As you may know (or if you don’t just tune in Katie Couric and she’ll remind you), March is National Colorectal Cancer Awareness Month. In a month full of days such as National Clams on the Half Shell day, National Peanut Butter Lover’s Day and National Ravioli Day, it’s hard to measure up.
As you may also know, screening for colorectal cancer starts for most people at age 50 (sooner for people with a family history of colon cancer or some other cancers, and for African Americans; your care provider can provide more on this.) Usually, people who hit the big 5-0 are more concerned with the type of party they’ll have or the cool trip they’ll take, than with having to do “that thing with that nasty drink that made Uncle Fred puke and he will NEVER do that again!”
Don’t listen to Uncle Fred
In reality, there are very few Uncle Freds. The large majority of people tolerate this lifesaving screening test very well without any issues whatsoever and thus prevent themselves from getting this common disease, which often has no symptoms until it is advanced.
In the United States, colorectal cancer is the third-most common cancer diagnosed among women and men and is the second-leading cause of death from cancer. However, this cancer is largely preventable by finding and removing adenomatous polyps in the colon. These polyps do not usually cause any symptoms, and the best way to find and remove them is to have a colonoscopy.
Peace of mind
Removing polyps reduces your risk of colorectal cancer to a very great degree. If colorectal cancer is found while still localized to the colon, five-year survival is 90 percent. Also, if you are at average risk for colorectal cancer and your colonoscopy is normal, then colonoscopy is the only cancer screening test that offers 10 years of protection and peace of mind.
The risks of complications from a colonoscopy are very small. The most serious complication is perforation, a hole in the colon caused by the scope. Surgery may be required to fix the hole. Although the literature quotes a rate of 1 in 1,000 for perforation, the rates for the endoscopists at Swedish are far, far lower. And the risks of having bleeding after a polyp is removed are also extremely low.
Why choose colonoscopy?
There are other screenings, such as stool tests, barium enemas and CT colonography, but none of these is as good as a colonoscopy for seeing all polyps.
CT colonography often is not covered by insurance.
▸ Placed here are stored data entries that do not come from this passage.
### src/rtl/serial_bcd_converter_if.sv
// Request/result bundle between a requester and the serial binary-to-BCD converter.
// The requester drives start/binary; the converter returns status, four digits and overflow.
interface serial_bcd_converter_if #(
  parameter int WIDTH = 32
);
  logic             start;
  logic [WIDTH-1:0] binary;
  logic             busy;
  logic             done;
  logic [3:0]       ones;
  logic [3:0]       tens;
  logic [3:0]       hundreds;
  logic [3:0]       thousands;
  logic             overflow;

  modport master (
    output start, binary,
    input  busy, done, ones, tens, hundreds, thousands, overflow
  );

  modport slave (
    input  start, binary,
    output busy, done, ones, tens, hundreds, thousands, overflow
  );
endinterface

### src/rtl/serial_bcd_converter.sv
// Multi-cycle double-dabble binary-to-BCD converter: one add-3/shift layer per clock.
// The four low digits and the overflow flag are registered and only change on done,
// so the display never shows a partially converted value.
module serial_bcd_converter #(
  parameter int WIDTH  = 32,
  parameter int DIGITS = 10
) (
  input  logic                  clock,
  input  logic                  reset,
  serial_bcd_converter_if.slave bus
);
  localparam int CNT_W = (WIDTH > 1) ? $clog2(WIDTH) : 1;
  localparam logic [CNT_W-1:0] LAST_CNT = CNT_W'(WIDTH - 1);

  typedef enum logic [1:0] {IDLE, SHIFT, DONE} state_t;

  state_t              state_reg;
  logic [WIDTH-1:0]    bin_sr_reg;
  logic [4*DIGITS-1:0] bcd_sr_reg;
  logic [4*DIGITS-1:0] bcd_adj;
  logic [CNT_W-1:0]    cnt_reg;
  logic                busy_reg;
  logic                done_reg;
  logic                overflow_reg;
  logic [3:0]          ones_reg;
  logic [3:0]          tens_reg;
  logic [3:0]          hundreds_reg;
  logic [3:0]          thousands_reg;

  // Add-3 correction per nibble; each nibble is independent, no carry between digits.
  generate
    for (genvar gi = 0; gi < DIGITS; gi++) begin : g_adj
      assign bcd_adj[4*gi +: 4] = (bcd_sr_reg[4*gi +: 4] >= 4'd5)
                                  ? bcd_sr_reg[4*gi +: 4] + 4'd3
                                  : bcd_sr_reg[4*gi +: 4];
    end
  endgenerate

  // Control FSM with scratch shift registers and registered result outputs.
  always_ff @(posedge clock) begin
    if (reset) begin
      state_reg     <= IDLE;
      bin_sr_reg    <= '0;
      bcd_sr_reg    <= '0;
      cnt_reg       <= '0;
      busy_reg      <= 1'b0;
      done_reg      <= 1'b0;
      overflow_reg  <= 1'b0;
      ones_reg      <= 4'd0;
      tens_reg      <= 4'd0;
      hundreds_reg  <= 4'd0;
      thousands_reg <= 4'd0;
    end else begin
      done_reg <= 1'b0;
      case (state_reg)
        IDLE: begin
          if (bus.start) begin
            bin_sr_reg <= bus.binary;
            bcd_sr_reg <= '0;
            cnt_reg    <= '0;
            busy_reg   <= 1'b1;
            state_reg  <= SHIFT;
          end
        end
        SHIFT: begin
          // Corrected BCD and the binary register shift together as one wide register.
          {bcd_sr_reg, bin_sr_reg} <= {bcd_adj[4*DIGITS-2:0], bin_sr_reg, 1'b0};
          cnt_reg <= cnt_reg + 1'b1;
          if (cnt_reg == LAST_CNT) begin
            state_reg <= DONE;
          end
        end
        DONE: begin
          ones_reg      <= bcd_sr_reg[3:0];
          tens_reg      <= bcd_sr_reg[7:4];
          hundreds_reg  <= bcd_sr_reg[11:8];
          thousands_reg <= bcd_sr_reg[15:12];
          overflow_reg  <= |bcd_sr_reg[4*DIGITS-1:16];
          done_reg      <= 1'b1;
          busy_reg      <= 1'b0;
          state_reg     <= IDLE;
        end
        default: begin
          state_reg <= IDLE;
          busy_reg  <= 1'b0;
        end
      endcase
    end
  end

  assign bus.busy      = busy_reg;
  assign bus.done      = done_reg;
  assign bus.ones      = ones_reg;
  assign bus.tens      = tens_reg;
  assign bus.hundreds  = hundreds_reg;
  assign bus.thousands = thousands_reg;
  assign bus.overflow  = overflow_reg;
endmodule

### src/flat_wrapper.sv
// flat-port wrapper written by rule: the top's interface ports become plain ports
module serial_bcd_converter_flat 
#(
  parameter int WIDTH  = 32,
  parameter int DIGITS = 10
)
  (clock, reset, bus_start, bus_binary, bus_busy, bus_done, bus_ones, bus_tens, bus_hundreds, bus_thousands, bus_overflow);
  serial_bcd_converter_if #(.WIDTH(WIDTH)) bus_i ();
  input  logic clock;
  input  logic reset;
  input wire logic [$bits(bus_i.start)-1:0] bus_start;
  input wire logic [$bits(bus_i.binary)-1:0] bus_binary;
  output wire logic [$bits(bus_i.busy)-1:0] bus_busy;
  output wire logic [$bits(bus_i.done)-1:0] bus_done;
  output wire logic [$bits(bus_i.ones)-1:0] bus_ones;
  output wire logic [$bits(bus_i.tens)-1:0] bus_tens;
  output wire logic [$bits(bus_i.hundreds)-1:0] bus_hundreds;
  output wire logic [$bits(bus_i.thousands)-1:0] bus_thousands;
  output wire logic [$bits(bus_i.overflow)-1:0] bus_overflow;
  assign bus_i.start = bus_start;
  assign bus_i.binary = bus_binary;
  assign bus_busy = bus_i.busy;
  assign bus_done = bus_i.done;
  assign bus_ones = bus_i.ones;
  assign bus_tens = bus_i.tens;
  assign bus_hundreds = bus_i.hundreds;
  assign bus_thousands = bus_i.thousands;
  assign bus_overflow = bus_i.overflow;
  serial_bcd_converter #(.WIDTH(WIDTH), .DIGITS(DIGITS)) u_core (.clock(clock), .reset(reset), .bus(bus_i));
endmodule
And if one of these other screenings is positive, colonoscopy is indicated anyway.
(As an aside, study after study has shown that for most patients CT colonography is more uncomfortable than colonoscopy—and you still have to do a prep!)
Uncle Fred and the facts
So why do so many people refuse colonoscopies and not get screened? Does everyone have an Uncle Fred (mine were Sam and Jack)?
Let’s look at the reasons people give for opting out.
1) That prep is horrible. I can’t do it. Uncle Fred said it was THE WORST!
Preparing for a colonoscopy is not fun:
- You do not get to eat solid food.
- You have to spend a lot of time in the bathroom.
- You usually have to prep in two stages, and you get up really early for the second stage.
But it is ONE DAY. Think of it as a very small investment for probably many years of peace of mind. You can also mix the prep with ginger ale or Sprite or Gatorade or other clear liquids of your choice so it is not so displeasing (vodka and tequila may not be the best idea here).; And if you can’t get that last glass down but it’s running clear down below, congratulate yourself and take a pass. Most people who have heard the stories about “chugging the gallon” do not have to drink that much prep at one time, and they find it isn’t as bad as they thought.
2) Uncle Fred said it hurt. And they didn’t put me all the way out!!
Conscious sedation is offered to most people for their colonoscopy. This is because for most people the procedure can be uncomfortable. Short-acting medications are given to ease the discomfort, but you are not under general anesthesia (intubated or receiving propofol with need for an anesthesiologist). There are people who can do this without sedation (myself included).
Having had my own procedure without sedation, I did feel a couple of cramps. But overall, it worked well for me. There are people who will need general anesthesia for their colonoscopy, but this number is very small and usually limited to those who are on chronic pain medications for other reasons. We cannot promise that everyone will feel absolutely nothing, but the most common comment we hear after we start is: “You’re done? No way!”
3) Uncle Fred heard that those scopes are infected!
In the last couple of years, there have been several reports of infections associated with specialized endoscopic procedures called ERCP. This has left some people reluctant to have any endoscopic procedure at all. The news media have not helped clear the confusion.
The scope used for an ERCP has a separate and specific channel that is hard to clean and is NOT found on the scopes used for colonoscopy. And these infections have never been transmitted endoscopically at Swedish. So you can rest assured that this is not a possible outcome from your colonoscopy.
Time to get checked
Of course, we are available anytime for any questions or concerns you may have before or after your colonoscopy.
Like many things in life, the anticipation is often worse than the reality. Do yourself and your loved ones a favor and get yourself checked.